Matthew Pratola Speaker
 
Wednesday, Aug 6: 2:55 PM - 3:20 PM
Invited Paper Session 
Music City Center 
The Bayesian Additive Regression Tree model (BART) has received much attention in recent years as an alternative to Gaussian Process (GP) emulators, particularly in the large sample size and high input dimension settings where GPs struggle with the curse of dimensionality. However, a longstanding limitation has been the discontinuous response surface of the BART model since many emulation problems involve computer simulators which feature smooth, differentiable responses.
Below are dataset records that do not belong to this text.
$ cat src/rtl/lcv_div_iter.sv
// lcv_div_iter: iterative radix-2 restoring divider for the execute-stage divide unit.
// Resolves one quotient bit per cycle. Valid/ready on both sides, one operation in flight.
//
// Ports:
//   clk, rst            clock and synchronous active-high reset
//   in_valid/in_ready   operand handshake (dividend, divisor, is_signed)
//   out_valid/out_ready result handshake (quot, rem)
//   quot                quotient, truncated toward zero
//   rem                 remainder, same sign as the dividend
//
// Configuration macro LCV_DIV_ITER_SIGNED_EN:
//   defined   - is_signed is honoured, with magnitude/negation logic and MIN/-1 overflow detect
//   undefined - is_signed is ignored and every operation is unsigned
module lcv_div_iter #(
    parameter int unsigned WIDTH = 32
) (
    input  logic             clk,
    input  logic             rst,
    input  logic             in_valid,
    output logic             in_ready,
    input  logic [WIDTH-1:0] dividend,
    input  logic [WIDTH-1:0] divisor,
    input  logic             is_signed,
    output logic             out_valid,
    input  logic             out_ready,
    output logic [WIDTH-1:0] quot,
    output logic [WIDTH-1:0] rem
);

    localparam int unsigned CW = $clog2(WIDTH + 1);
    localparam logic [WIDTH-1:0] MIN_VAL = {1'b1, {(WIDTH-1){1'b0}}};

    typedef enum logic [1:0] {
        IDLE = 2'd0,
        RUN  = 2'd1,
        DONE = 2'd2
    } state_t;

    state_t state, state_nx;

    logic [CW-1:0]    cnt;
    logic [WIDTH-1:0] acc;
    logic [WIDTH-1:0] q_wk;
    logic [WIDTH-1:0] dvs;
    logic             neg_q;
    logic             neg_r;

    logic             accept;
    logic             dvd_neg;
    logic             dvs_neg;
    logic             ovf;
    logic             div_zero;
    logic [WIDTH-1:0] dvd_mag;
    logic [WIDTH-1:0] dvs_mag;

    logic [WIDTH:0]   shifted;
    logic [WIDTH:0]   diff;
    logic [WIDTH:0]   acc_sel;
    logic             no_borrow;
    logic [WIDTH-1:0] acc_nx;
    logic [WIDTH-1:0] q_nx;
    logic             unused_bits;

    assign accept   = in_valid & in_ready;
    assign div_zero = (divisor == '0);

    // Sign handling: only built when signed operation is enabled
`ifdef LCV_DIV_ITER_SIGNED_EN
    assign dvd_neg     = is_signed & dividend[WIDTH-1];
    assign dvs_neg     = is_signed & divisor[WIDTH-1];
    assign ovf         = is_signed & (dividend == MIN_VAL) & (divisor == '1);
    assign unused_bits = acc_sel[WIDTH];
`else
    assign dvd_neg     = 1'b0;
    assign dvs_neg     = 1'b0;
    assign ovf         = 1'b0;
    assign unused_bits = ^{is_signed, acc_sel[WIDTH]};
`endif

    // |MIN| is 2^(WIDTH-1), which still fits WIDTH bits when read as unsigned
    assign dvd_mag = dvd_neg ? WIDTH'(-dividend) : dividend;
    assign dvs_mag = dvs_neg ? WIDTH'(-divisor)  : divisor;

    // One restoring step: the shifted partial remainder needs WIDTH+1 bits
    assign shifted   = {acc, q_wk[WIDTH-1]};
    assign no_borrow = (shifted >= {1'b0, dvs});
    assign diff      = shifted - {1'b0, dvs};
    assign acc_sel   = no_borrow ? diff : shifted;
    assign acc_nx    = acc_sel[WIDTH-1:0];
    assign q_nx      = {q_wk[WIDTH-2:0], no_borrow};

    // State register
    always_ff @(posedge clk) begin
        if (rst) begin
            state <= IDLE;
        end else begin
            state <= state_nx;
        end
    end

    // Next-state logic
    always_comb begin
        state_nx = state;
        unique case (state)
            IDLE:    if (accept) state_nx = (div_zero || ovf) ? DONE : RUN;
            RUN:     if (cnt == CW'(1)) state_nx = DONE;
            DONE:    if (out_ready) state_nx = IDLE;
            default: state_nx = IDLE;
        endcase
    end

    // Handshake outputs registered from the next state
    always_ff @(posedge clk) begin
        if (rst) begin
            in_ready  <= 1'b1;
            out_valid <= 1'b0;
        end else begin
            in_ready  <= (state_nx == IDLE);
            out_valid <= (state_nx == DONE);
        end
    end

    // Datapath: operand latch, iteration, sign fixup on the last step
    always_ff @(posedge clk) begin
        if (rst) begin
            cnt   <= '0;
            acc   <= '0;
            q_wk  <= '0;
            dvs   <= '0;
            neg_q <= 1'b0;
            neg_r <= 1'b0;
            quot  <= '0;
            rem   <= '0;
        end else begin
            unique case (state)
                IDLE: begin
                    if (accept) begin
                        if (div_zero) begin
                            quot <= '1;
                            rem  <= dividend;
                        end else if (ovf) begin
                            quot <= MIN_VAL;
                            rem  <= '0;
                        end else begin
                            acc   <= '0;
                            q_wk  <= dvd_mag;
                            dvs   <= dvs_mag;
                            neg_q <= dvd_neg ^ dvs_neg;
                            neg_r <= dvd_neg;
                            cnt   <= CW'(WIDTH);
                        end
                    end
                end
                RUN: begin
                    acc  <= acc_nx;
                    q_wk <= q_nx;
                    cnt  <= cnt - CW'(1);
                    if (cnt == CW'(1)) begin
                        quot <= neg_q ? WIDTH'(-q_nx)   : q_nx;
                        rem  <= neg_r ? WIDTH'(-acc_nx) : acc_nx;
                    end
                end
                default: begin
                end
            endcase
        end
    end

endmodule
$ cat config.mk
export PLATFORM = sky130hd
export DESIGN_NAME = lcv_div_iter
export DESIGN_NICKNAME = d
export VERILOG_FILES = /design/src/rtl/lcv_div_iter.sv
export SDC_FILE = /design/constraint.sdc
export NUM_CORES = 1
export LEC_CHECK = 0
export BUFFER_PORTS_ARGS = -buffer_cell sky130_fd_sc_hd__buf_4
export CAP_MARGIN = 20
export CORE_UTILIZATION = 39
export CTS_CLUSTER_DIAMETER = 150
export CTS_CLUSTER_SIZE = 20
export DETAILED_ROUTE_END_ITERATION = 10
export PLACE_DENSITY = 0.6
export SETUP_SLACK_MARGIN = 0.4
export SLEW_MARGIN = 20
export SYNTH_ARGS = -nofsm -noshare
export SYNTH_HDL_FRONTEND = slang
export SYNTH_SLANG_ARGS = --single-unit
$ cat constraint.sdc
create_clock -name clk -period 7.1 [get_ports clk]
set_clock_uncertainty 0.15 [all_clocks]
set_input_delay 0.355 -clock clk [delete_from_list [all_inputs] [get_ports clk]]
set_output_delay 0.355 -clock clk [all_outputs]
set_load 0.02 [all_outputs]
==> flow_metrics.env <==
export IMPL_status="finished, final reports clean"
export IMPL_hold_slack_ps=24.59
export IMPL_grt_pass1_vias=7686
export IMPL_syn_nets=1257
export IMPL_met1_length_um=13720
export IMPL_slew_headroom_pct=31.86
export IMPL_syn_inst=1153
export IMPL_via_count=8484
export IMPL_dpl_hpwl_um=19380
export IMPL_cts_tree="yes"
export IMPL_hold_viol=0
export IMPL_cp_common_cell="a21oi_4"
export IMPL_start_kind="flop"
export IMPL_slowest_delay_ps=560
export IMPL_io_buffer_count=133
export IMPL_cts_resized=0
export IMPL_place_worst_setup_slack_ps=3135
export IMPL_wirelength_um=26000
export IMPL_wl_per_cell_um=16.69
export IMPL_async_flop_share_pct=0
export IMPL_detail_route_antenna_nets=0
export IMPL_num_rows=55
export IMPL_placedInstanceArea_mm2=0.01016
export IMPL_p_leak_nw=4.225
export IMPL_instances_no_fill=1558
export IMPL_die_h_um=155.8
export IMPL_cts_max_level=4
export IMPL_grt_max_degree=99
export IMPL_wl_met2_um=10830
export IMPL_fin_crit_ps=3648
export IMPL_setup_violations=0
export IMPL_yosysTopAreaCell="dfxtp_1"
export IMPL_drv_slew=0
export IMPL_hold_class="primary input to flop"
export IMPL_crit_required_ps=7280
export IMPL_firstDrtPassIters=7
export IMPL_rrSetupSlack_ps=3450
export IMPL_design_area_mm2=0.01078
export IMPL_clock_latency_ps=430
export IMPL_syn_area_per_cell_um2=8.000
export IMPL_cellPowerDensity_mw_per_mm2=518.2
export IMPL_design_core_area_mm2=0.02292
export IMPL_rsz0062_at_grt="false"
export IMPL_via_per_inst=5.445
export IMPL_fin_nets=1336
export IMPL_worstSetupPathType="flop to flop"
export IMPL_fill_cells=2367
export IMPL_syn2layout_area_growth_pct=16.82
export IMPL_antenna_found_initial=0
export IMPL_synth_edf_count=0
export IMPL_cts_root_buf="clkbuf_16"
export IMPL_place_inst=1525
export IMPL_met3_length_um=1238
export IMPL_post_cts_setup_buffer_count=0
export IMPL_clock_sinks=170
export IMPL_pin_count=135
export IMPL_worstPathArrival_ps=3830
export IMPL_fin_setup_tns_ps=0
export IMPL_seqCellArea_mm2=0.003403
export IMPL_synthFlopType="dfxtp_1"
export IMPL_ys_seq_area_share_pct=36.90
export IMPL_crit_fanout=18
export IMPL_ys_seq_elements=170
export IMPL_synth_top_cell_area_share_pct=36.90
export IMPL_grt_pass1_wl_um=41540
export IMPL_endpoint_kind="flop"
export IMPL_synthTopCellsByArea="dfxtp_1 37%, nand2_1 8.4%, a21oi_1 6.3%, nor2_1 4.8%, ha_1 4.6%"
export IMPL_die_area_mm2=0.02427
export IMPL_initial_core_util_pct=40.25
export IMPL_synth_area_mm2=0.009224
export IMPL_clockBufferDepth=2
export IMPL_final_layout_size_suffix_gt1_share_pct=17.19
export IMPL_cts_hold_buffers=0
export IMPL_synth_cell_types=69
export IMPL_gr_total_overflow=0
export IMPL_yosysWarnings=0
export IMPL_period_share_pct=51.38
export IMPL_numCtsBuffers=17
export IMPL_synth_common_cells="206 x nand2_1, 170 x dfxtp_1, 119 x nor2_1"
export IMPL_antenna_cells=0
export IMPL_drt_iter0_drc=628
export IMPL_drc=0
export IMPL_worst_slack_ps=3452
export IMPL_fp_dieW_um=155.8
export IMPL_yosysMostFrequentCell="nand2_1"
export IMPL_place_gp_congestion=0.9099
export IMPL_maxCapViolations=0
export IMPL_clk_pin_slew_ps=80
export IMPL_max_freq_mhz=274.1
export IMPL_top_layer="met4"
export IMPL_crit_path_top_delay_cell="a21oi_4"
export IMPL_grt_usage_pct=21.50
export IMPL_vdd_drop_max_mv=0.2917
export IMPL_tightest_slew_ps=1022
export IMPL_cp_cell_sequence="inv_1 > ha_1 > nand2_2 > or4_4 > a211oi_2 > or3_1 > a21oi_4 > a21oi_4 > a31oi_1 > a2111oi_2"
export IMPL_multiInputGateArea_mm2=0.005131
==> worst max-delay path, delay by kind of cell (launching register included) <==
family | cells | cell delay [ps]
buffers and inverters | 1 | 70
and+or+nand+nor | 3 | 950
AOI/OAI and AO/OA | 5 | 1620
adders and majority gates | 1 | 400
DFF | 1 | 350
==> kinds of logic after synthesis <==
| family | count (synthesis) | synth area share (%) |
|---|---|---|
| buffers and inverters | 127 | 7.718 |
| muxes | 5 | 0.5562 |
| AOI/OAI and AO/OA | 370 | 28.05 |
| xor gates and xnor gates | 26 | 2.469 |
| and+or+nand+nor | 420 | 19.48 |
| DFF | 170 | 36.90 |
| adders and majority gates | 35 | 4.829 |
==> path summary, 6_finish.rpt <==
kind | start | to | depth (start not counted)
max | dvs[14] | rem[30] | 10
min | divisor[18] | dvs[18] | 3
max reg2reg | dvs[14] | rem[30] | 10
min reg2reg | dvs[8] | dvs[8] | 2
==> where the power goes <==
part           switching, mW  total [mW]  internal, mW  leakage (nW)
combinational           2.24        3.45          1.21          2.55
clock                  0.458       0.933         0.475         0.293
sequential             0.120        1.20          1.09          1.38
total                   2.82        5.58          2.77          4.22
==> flip-flops by register name, summed over array words and instances (netlist names) <==
register,cells
cnt,6
out_valid,1
rem,32
quot,32
state,2
acc,32
q_wk,32
in_ready,1
dvs,32
==> per-layer routing <==
layer,up-vias,global-route usage (%)
li1,4326,-
met1,3926,33.11
met2,218,30.95
met3,14,3.583
met4,0,4.155
met5,-,0
==> area by class of cell <==
class                           count  area share (%)
Sequential cell                   170           31.58
Inverter                           42           1.463
Timing Repair Buffer              145           10.17
Tap cell                          313           3.634
Clock inverter                     15           1.579
Multi-Input combinational cell    856           47.62
Clock buffer                       17           3.948
==> layout by cell type (no fill, tap or decap), drive strengths merged, types with 16 or more instances in the layout <==
cell,instances
a2111oi,17
a211oi,65
a21oi,124
a311oi,35
a31oi,35
buf,145
clkbuf,17
dfxtp,170
ha,34
inv,50
nand2,209
nand3,27
nor2,119
o21ai,28
xnor2,16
A smooth version of BART, SBART, was previously introduced, however the approach required joint updates of terminal nodes, and calibration of the prior, particularly balancing the tradeoff between tree-implied localization versus global continuity, could be a challenge. In our work, we introduce a new approach to creating smooth BART response surfaces by using randomized paths (RP). Our proposed RP-BART model retains the conditionally independent updates of terminal node parameters while introducing a cohesive modeling structure that integrates both the localization of the tree and the continuity-inducing randomized splits in a complimentary manner. Borrowing from the GP literature, a lightly data-informed prior calibration of our model is facilitated by deriving the RP-BART semivariogram, which provides for a natural extension of the original BART prior calibration technique. We demonstrate RP-BART on a climate model application where smooth latent RP-BART weight functions are learned to combine an ensemble of climate models for predicting global mean surface temperature.

Keywords

Digital Engineering